Siempre fui muy curiosa y me inscribía en cuanta actividad hubiese, pero mi fuerte nunca fue ser social, porque si bien no me cuesta relacionarme, prefiero la soledad o que la compañía sea más divertida o entretenida que dicha soledad. Cuando tenía 12 años, Sor Herminia me regaló dos libros y como la perseguí una semana contándole mis experiencias literarias, un día me frenó a mitad del pasillo y me dijo:

—Eli, ¿a vos no te gustaría ordenar la biblioteca del colegio? Yo confío en vos, porque sé que sos buena estudiante.

Le pregunté qué era lo que tenía que hacer y me dijo que en un principio seleccionar los libros que estaban dispersos, clasificarlos en un orden y, si me ponía ambiciosa, ella me ayudaría para que la biblioteca pudiera funcionar de nuevo.
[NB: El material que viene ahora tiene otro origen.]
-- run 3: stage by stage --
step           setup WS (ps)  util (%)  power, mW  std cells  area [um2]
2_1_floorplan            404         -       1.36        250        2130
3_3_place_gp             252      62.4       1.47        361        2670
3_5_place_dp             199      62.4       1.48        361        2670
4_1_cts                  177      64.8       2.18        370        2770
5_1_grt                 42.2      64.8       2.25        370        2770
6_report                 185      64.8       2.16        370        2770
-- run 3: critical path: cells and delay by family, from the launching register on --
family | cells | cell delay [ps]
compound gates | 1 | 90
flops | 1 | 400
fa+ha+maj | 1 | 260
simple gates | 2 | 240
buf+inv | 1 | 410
En mi nuevo papel de bibliotecaria, adquirí una importancia desmedida porque era la única que tenía el privilegio de tener un espacio absolutamente propio. Gaby enseguida se acercó a mí para ver si podía ser mi ayudante:

—¡Hola, Eli! Me enteré de que estás ordenando la biblio y te quería preguntar si puedo hacer algo acá, lo que necesites.